American retired finance professor and editor

G. William "Bill" Schwert is an American finance academic who is professor emeritus of business at the Simon Business School of the University of Rochester, where he taught from 1976 to 2021. He served as managing editor of the Journal of Financial Economics from 1996 to 2021 and has been an editor of the journal since 1979.

== Early life and education ==
Schwert was born in 1950 in Durham, North Carolina, and moved to Lexington, Kentucky, in 1959, when his father joined the newly established medical school at the University of Kentucky to help found its biochemistry department.
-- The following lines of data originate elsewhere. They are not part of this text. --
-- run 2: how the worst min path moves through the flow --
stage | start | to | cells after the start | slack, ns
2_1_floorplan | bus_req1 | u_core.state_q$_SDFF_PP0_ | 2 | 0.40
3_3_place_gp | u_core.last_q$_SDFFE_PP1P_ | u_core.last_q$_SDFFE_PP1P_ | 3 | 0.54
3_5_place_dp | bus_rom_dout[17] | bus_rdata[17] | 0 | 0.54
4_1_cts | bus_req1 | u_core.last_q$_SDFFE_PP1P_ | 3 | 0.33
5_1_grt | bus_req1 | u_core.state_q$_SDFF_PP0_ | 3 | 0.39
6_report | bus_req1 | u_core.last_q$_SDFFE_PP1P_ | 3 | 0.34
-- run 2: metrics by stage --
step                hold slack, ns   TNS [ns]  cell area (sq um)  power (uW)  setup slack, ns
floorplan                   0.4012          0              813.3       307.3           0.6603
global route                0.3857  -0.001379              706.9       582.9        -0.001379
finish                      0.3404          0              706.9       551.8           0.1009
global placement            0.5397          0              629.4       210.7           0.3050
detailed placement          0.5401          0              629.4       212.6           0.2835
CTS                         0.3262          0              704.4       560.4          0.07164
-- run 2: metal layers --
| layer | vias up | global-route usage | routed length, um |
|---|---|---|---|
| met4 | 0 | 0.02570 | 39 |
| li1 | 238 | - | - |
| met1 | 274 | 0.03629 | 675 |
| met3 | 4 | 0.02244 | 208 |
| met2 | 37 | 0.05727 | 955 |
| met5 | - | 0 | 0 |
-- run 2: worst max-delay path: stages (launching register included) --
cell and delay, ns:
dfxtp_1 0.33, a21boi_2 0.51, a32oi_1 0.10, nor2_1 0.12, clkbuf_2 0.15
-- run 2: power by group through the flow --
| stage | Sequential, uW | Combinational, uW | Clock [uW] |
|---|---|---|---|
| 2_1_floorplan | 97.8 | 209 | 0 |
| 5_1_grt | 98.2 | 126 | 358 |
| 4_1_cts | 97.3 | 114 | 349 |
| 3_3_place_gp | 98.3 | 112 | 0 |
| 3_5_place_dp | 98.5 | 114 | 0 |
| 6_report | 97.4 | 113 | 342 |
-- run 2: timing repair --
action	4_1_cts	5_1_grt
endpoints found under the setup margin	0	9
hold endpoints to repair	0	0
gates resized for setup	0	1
He attended Sayre School before earning a bachelor's degree with honors in economics from Trinity College in 1971. He then completed an MBA in 1973 and a PhD in 1975 at the University of Chicago Booth School of Business.

== Career ==
Aside from one year as an assistant professor at Chicago, he spent his entire career at Rochester's Simon School before being granted professor emeritus status in 2021. In 1998, he was named Distinguished University Professor of Finance and Statistics. From 1996-2021, he was managing editor of the Journal of Financial Economics.

He was appointed a research associate of the National Bureau of Economic Research in 1988, named a Fellow of the Financial Management Association, and elected a Fellow of the American Finance Association.

== Personal life ==
Schwert is married and has three children and three stepchildren. He has nine grandchildren.

==Research==

Schwert's research spans finance, economics, and econometrics, with work on asset pricing, time series econometrics, stock market volatility, corporate governance, and initial public offerings. His publications have received over 40,000 citations according to Google Scholar.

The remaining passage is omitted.